First, let me show you what a URL is.
What We'll Cover
- What is a URL?
- How to Write a Regular Expression for a URL
- Testing the RegEx with JavaScript
- Conclusion
What is a URL?
A URL, short for Uniform Resource Locator, is a string that identifies the location of a resource on the web. It typically consists of various components, including:
- the protocol – for instance, HTTP or HTTPS
- domain name – for example, freecodecamp.org
- subdomain – for example, Chinese.freecodecamp.org
- port number – 3000, 5000, 4000, and more
- path – for example,
freecodecamp.org/news
- query parameters – for example,
https://example.com/search?q=apple&category=fruits
How to Write a Regular Expression for a URL
A URL can be a base URL (without a subdomain, path, or query param). It can also contain a subdomain, path, or other components. Due to this, you have to tailor your regular expression to the way you're expecting the URL.
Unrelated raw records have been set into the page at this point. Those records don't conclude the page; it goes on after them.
File: src/sv/mcs_pkg.sv
// ----------------------------------------------------------------------------
// mcs_pkg: shared types and constants of the modem command sequencer
// State codes, command codes, event codes and the front-to-back event record.
// ----------------------------------------------------------------------------
package mcs_pkg;

	localparam int STEP_LIMIT_DEF = 8;
	localparam int TIMER_BITS_DEF = 16;

	localparam logic [15:0] BOOT_MS    = 16'd2000;
	localparam logic [15:0] RESET_MS   = 16'd100;
	localparam logic [15:0] QUIET_MS   = 16'd100;
	localparam logic [7:0]  UART_TX_MS = 8'd200;

	localparam logic [3:0] ST_OFFLINE  = 4'd0;
	localparam logic [3:0] ST_RECOVER  = 4'd1;
	localparam logic [3:0] ST_RESET    = 4'd2;
	localparam logic [3:0] ST_WAITBOOT = 4'd3;
	localparam logic [3:0] ST_SYNC     = 4'd4;
	localparam logic [3:0] ST_CONFIG   = 4'd5;
	localparam logic [3:0] ST_ARM      = 4'd6;
	localparam logic [3:0] ST_LISTEN   = 4'd7;
	localparam logic [3:0] ST_PROCESS  = 4'd8;
	localparam logic [3:0] ST_STOP     = 4'd9;
	localparam logic [3:0] ST_SEND     = 4'd10;
	localparam logic [3:0] ST_WAITTX   = 4'd11;

	localparam logic [1:0] CS_QUERY   = 2'd0;
	localparam logic [1:0] CS_SETMODE = 2'd1;
	localparam logic [1:0] CS_STOPRX  = 2'd2;
	localparam logic [1:0] CS_PARAMS  = 2'd3;

	localparam logic [2:0] CMD_NONE    = 3'd0;
	localparam logic [2:0] CMD_SYNC    = 3'd1;
	localparam logic [2:0] CMD_GETMODE = 3'd2;
	localparam logic [2:0] CMD_SETMODE = 3'd3;
	localparam logic [2:0] CMD_STOPRX  = 3'd4;
	localparam logic [2:0] CMD_SETP2P  = 3'd5;
	localparam logic [2:0] CMD_RECV    = 3'd6;
	localparam logic [2:0] CMD_PSEND   = 3'd7;

	localparam logic [2:0] MODE_TICK  = 3'd0;
	localparam logic [2:0] MODE_LINE  = 3'd1;
	localparam logic [2:0] MODE_BAD   = 3'd2;
	localparam logic [2:0] MODE_FAULT = 3'd3;
	localparam logic [2:0] MODE_FIX   = 3'd4;

	localparam logic [3:0] RC_OK      = 4'd0;
	localparam logic [3:0] RC_ERROR   = 4'd1;
	localparam logic [3:0] RC_BOOT    = 4'd2;
	localparam logic [3:0] RC_RXPKT   = 4'd3;
	localparam logic [3:0] RC_RXTMO   = 4'd4;
	localparam logic [3:0] RC_TXDONE  = 4'd5;
	localparam logic [3:0] RC_MODEP2P = 4'd6;
	localparam logic [3:0] RC_MODEOTH = 4'd7;

	localparam logic [2:0] REG_CONFIGURED = 3'd0;
	localparam logic [2:0] REG_CMD_TMO    = 3'd1;
	localparam logic [2:0] REG_TX_TMO     = 3'd2;
	localparam logic [2:0] REG_RX_WIN     = 3'd3;
	localparam logic [2:0] REG_BO_MIN     = 3'd4;
	localparam logic [2:0] REG_BO_MAX     = 3'd5;
	localparam logic [2:0] REG_RETRY      = 3'd6;
	localparam logic [2:0] REG_HEALTHY    = 3'd7;

	// one classified event, front to back
	typedef struct packed {
		logic [2:0] mode;
		logic [3:0] reply_code;
		logic       tx_busy;
		logic       driver_ok;
		logic       frame_ok;
		logic       partial_line;
	} evt_t;

endpackage

File: src/sv/mcs_front.sv
// ----------------------------------------------------------------------------
// mcs_front: input stage
// Accepts event requests into a two-entry queue for the sequencer core.
// ----------------------------------------------------------------------------
module mcs_front
	import mcs_pkg::*;
(
	input  logic       clk,
	input  logic       arst_n,
	input  logic       in_valid,
	output logic       in_ready,
	input  evt_t       in_evt,
	output logic       q_valid,
	input  logic       q_pop,
	output evt_t       q_evt
);

	evt_t       mem_q [2];
	logic       wp_q, rp_q;
	logic [1:0] cnt_q;
	logic       push;

	assign in_ready = cnt_q != 2'd2;
	assign push     = in_valid && in_ready;
	assign q_valid  = cnt_q != 2'd0;
	assign q_evt    = mem_q[rp_q];

	always_ff @(posedge clk) begin
		if (push) begin
			mem_q[wp_q] <= in_evt;
		end
	end

	always_ff @(posedge clk or negedge arst_n) begin
		if (!arst_n) begin
			wp_q  <= 1'b0;
			rp_q  <= 1'b0;
			cnt_q <= 2'd0;
		end else begin
			if (push) begin
				wp_q <= ~wp_q;
			end
			if (q_pop) begin
				rp_q <= ~rp_q;
			end
			cnt_q <= cnt_q + {1'b0, push} - {1'b0, q_pop};
		end
	end

	a_cnt: assert property (@(posedge clk) disable iff (!arst_n) cnt_q != 2'd3)
		else $error("queue count out of range");
	a_pop: assert property (@(posedge clk) disable iff (!arst_n) q_pop |-> q_valid)
		else $error("pop from empty queue");
	a_full: assert property (@(posedge clk) disable iff (!arst_n)
		(cnt_q == 2'd2 && !q_pop) |=> cnt_q == 2'd2)
		else $error("full queue lost an entry");

endmodule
If the users are typing in a base URL, you have to tailor your regex fir that, and if you're expecting a URL that has a subdomain or path, you have to tailor your regex that way. If you like, you can also write a complex regex that can accept a URL in any form it can come. It is not impossible.
Here's a regex pattern that matches a base URL of any domain extension:
(https:\/\/www\.|http:\/\/www\.|https:\/\/|http:\/\/)?[a-zA-Z0-9]{2,}(\.[a-zA-Z0-9]{2,})(\.[a-zA-Z0-9]{2,})?
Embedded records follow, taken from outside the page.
<file path="src/sv/rhc_pkg.sv">
// Shared types, constants and the arctangent table for the RGB to HSI pipeline.
// Used by every module of the block; depends on nothing.
`default_nettype none

package rhc_pkg;

  localparam int FRAC_BITS = 16;
  localparam int DIV_BITS  = 16;
  localparam int NSTEP     = (FRAC_BITS > DIV_BITS) ? FRAC_BITS : DIV_BITS;
  localparam int STEP_W    = $clog2(NSTEP);
  localparam int XW        = FRAC_BITS + 12;
  localparam int REM_W     = 26;
  localparam int YPROD_W   = 41;

  localparam logic [30:0] SQRT3_Q30    = 31'd1859775393;
  localparam logic [31:0] QUARTER_TURN = 32'h4000_0000;
  localparam logic [17:0] THIRD_RECIP  = 18'd174763;
  localparam logic [15:0] GRAY_HUE     = 16'h4000;
  localparam logic [31:0] HUE_ROUND    = 32'h0000_8000;

  // First pipeline stage: channel statistics and raw products
  typedef struct packed {
    logic [9:0]                sum;
    logic [7:0]                mn;
    logic                      gray;
    logic                      bgt;
    logic signed [XW-1:0]      x;
    logic [YPROD_W-1:0]        yprod;
    logic [15:0]               inten;
  } prep_t;

  // State carried through the CORDIC and divider steps
  typedef struct packed {
    logic signed [XW-1:0]      x;
    logic signed [XW-1:0]      y;
    logic [31:0]               ang;
    logic [REM_W-1:0]          rem;
    logic [9:0]                den;
    logic [DIV_BITS-1:0]       q;
    logic [15:0]               inten;
    logic                      gray;
    logic                      bgt;
    logic                      zero;
  } iter_t;

  // round(atan(2^-i) / (2*pi) * 2^32)
  function automatic logic [31:0] atan_turn(input logic [4:0] s);
    logic [31:0] a;
    case (s)
      5'd0:  a = 32'h20000000;
      5'd1:  a = 32'h12E4051E;
      5'd2:  a = 32'h09FB385B;
      5'd3:  a = 32'h051111D4;
      5'd4:  a = 32'h028B0D43;
      5'd5:  a = 32'h0145D7E1;
      5'd6:  a = 32'h00A2F61E;
      5'd7:  a = 32'h00517C55;
      5'd8:  a = 32'h0028BE53;
      5'd9:  a = 32'h00145F2F;
      5'd10: a = 32'h000A2F98;
      5'd11: a = 32'h000517CC;
      5'd12: a = 32'h00028BE6;
      5'd13: a = 32'h000145F3;
      5'd14: a = 32'h0000A2F9;
      5'd15: a = 32'h0000517D;
      5'd16: a = 32'h000028BE;
      5'd17: a = 32'h0000145F;
      5'd18: a = 32'h00000A30;
      5'd19: a = 32'h00000518;
      5'd20: a = 32'h0000028C;
      5'd21: a = 32'h00000146;
      5'd22: a = 32'h000000A3;
      5'd23: a = 32'h00000051;
      5'd24: a = 32'h00000029;
      5'd25: a = 32'h00000014;
      5'd26: a = 32'h0000000A;
      5'd27: a = 32'h00000005;
      5'd28: a = 32'h00000003;
      5'd29: a = 32'h00000001;
      5'd30: a = 32'h00000001;
      default: a = 32'h00000000;
    endcase
    return a;
  endfunction

endpackage

`default_nettype wire

</file>
<file path="src/sv/rhc_final.sv">
// Output stage: hue folding and rounding, saturation from the quotient.
// Depends on rhc_pkg.
`default_nettype none

module rhc_final (
  input  wire logic         clk,
  input  wire logic         load,
  input  wire rhc_pkg::iter_t din,
  output logic [15:0]       hue,
  output logic [15:0]       saturation,
  output logic [15:0]       intensity,
  output logic              achromatic
);

  logic [31:0] angf;
  logic [31:0] hr;
  logic [15:0] hue_next;
  logic [15:0] sat_next;

  // Mirror the angle when blue exceeds green, then round to 16 bits
  always_comb begin
    angf     = din.bgt ? (32'd0 - din.ang) : din.ang;
    hr       = angf + rhc_pkg::HUE_ROUND;
    hue_next = din.gray ? rhc_pkg::GRAY_HUE : hr[31:16];
    sat_next = din.zero ? 16'd0 : (16'hFFFF - 16'(din.q));
  end

  always_ff @(posedge clk) begin
    if (load) begin
      hue        <= hue_next;
      saturation <= sat_next;
      intensity  <= din.inten;
      achromatic <= din.gray;
    end
  end

endmodule

`default_nettype wire

</file>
This would match domains like https://www.freecodecamp.org
, http://www.freecodecamp.org/
, freeCodeCamp.org
, google.co.uk
, facebook.net
, google.com.ng
, google.com.in
, and many other base URLs.
The pattern below matches any URL with a path:
(https:\/\/www\.|http:\/\/www\.|https:\/\/|http:\/\/)?[a-zA-Z0-9]{2,}(\.[a-zA-Z0-9]{2,})(\.[a-zA-Z0-9]{2,})?\/[a-zA-Z0-9]{2,}
This include URLs like https://www.freecodecamp.org/news
,
http://www.freecodecamp.org/ukrainian
, and others
If you want to match a URL with a subdomain, the pattern below can do it for you:
(https:\/\/www\.|http:\/\/www\.|https:\/\/|http:\/\/)?[a-zA-Z0-9]{2,}\.[a-zA-Z0-9]{2,}\.[a-zA-Z0-9]{2,}(\.[a-zA-Z0-9]{2,})?
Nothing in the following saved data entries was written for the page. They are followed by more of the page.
[config.mk]
export PLATFORM = sky130hd
export DESIGN_NAME = rhc_prep
export DESIGN_NICKNAME = d
export VERILOG_FILES = /design/src/sv/rhc_pkg.sv /design/src/sv/rhc_prep.sv
export SDC_FILE = /design/constraint.sdc
export NUM_CORES = 1
export LEC_CHECK = 0
export BUFFER_PORTS_ARGS = -buffer_cell sky130_fd_sc_hd__buf_2
export CORE_ASPECT_RATIO = 0.9
export CORE_MARGIN = 5
export CORE_UTILIZATION = 60
export DETAILED_ROUTE_END_ITERATION = 10
export PLACE_DENSITY = 0.85
export SYNTH_ARGS = -nofsm -noshare
export SYNTH_HDL_FRONTEND = slang
export SYNTH_SLANG_ARGS = --single-unit
[constraint.sdc]
create_clock -name clk -period 12.35 [get_ports clk]
set_clock_uncertainty 0.2 [all_clocks]
set_input_delay 1.235 -clock clk [delete_from_list [all_inputs] [get_ports clk]]
set_output_delay 1.235 -clock clk [all_outputs]
set_load 0.01 [all_outputs]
This would match subdomains like https://www.chinese.freecodecamp.org
,
chinese.freecodecamp.org
, https://chinese.freecodecamp.org
, and others.
If you want a regex that matches any URL that is base, has a subdomain, or a path, you can combine all the patterns I've shown you like this:
(https:\/\/www\.|http:\/\/www\.|https:\/\/|http:\/\/)?[a-zA-Z]{2,}(\.[a-zA-Z]{2,})(\.[a-zA-Z]{2,})?\/[a-zA-Z0-9]{2,}|((https:\/\/www\.|http:\/\/www\.|https:\/\/|http:\/\/)?[a-zA-Z]{2,}(\.[a-zA-Z]{2,})(\.[a-zA-Z]{2,})?)|(https:\/\/www\.|http:\/\/www\.|https:\/\/|http:\/\/)?[a-zA-Z0-9]{2,}\.[a-zA-Z0-9]{2,}\.[a-zA-Z0-9]{2,}(\.[a-zA-Z0-9]{2,})?
Not the prettiest way to do things, but it works:
Testing the RegEx with JavaScript
On testing the regex using the test()
method of JavaScript RegEx, I got true
:
const pattern =
/(https:\/\/www\.|http:\/\/www\.|https:\/\/|http:\/\/)?[a-zA-Z]{2,}(\.[a-zA-Z]{2,})(\.[a-zA-Z]{2,})?\/[a-zA-Z0-9]{2,}|((https:\/\/www\.|http:\/\/www\.|https:\/\/|http:\/\/)?[a-zA-Z]{2,}(\.[a-zA-Z]{2,})(\.[a-zA-Z]{2,})?)|(https:\/\/www\.|http:\/\/www\.|https:\/\/|http:\/\/)?[a-zA-Z0-9]{2,}\.[a-zA-Z0-9]{2,}\.[a-zA-Z0-9]{2,}(\.[a-zA-Z0-9]{2,})?/g;
const urls = `https://www.freecodecamp.org
http://www.freecodecamp.org
google.co.uk
facebook.net
google.com.ng
google.com.in
freecodecamp.org
yoruba.freecodecamp.org
freecodecamp.org/yoruba
http://www.freecodecamp.org/news
freecodecamp.org/news
chinese.freecodecamp.org
https://chinese.freecodecamp.org`;
console.log(pattern.test(urls)); //true;
Conclusion
The regular expression patterns for matching a URL depend on your specific need – since URLs can be in various forms. So, while writing the patterns for the URL, you have to write them to suit the way you expect the URL.
Writing a regex that matches all kinds of URLs works, but it's not the best way to because it's very hard to read and debug.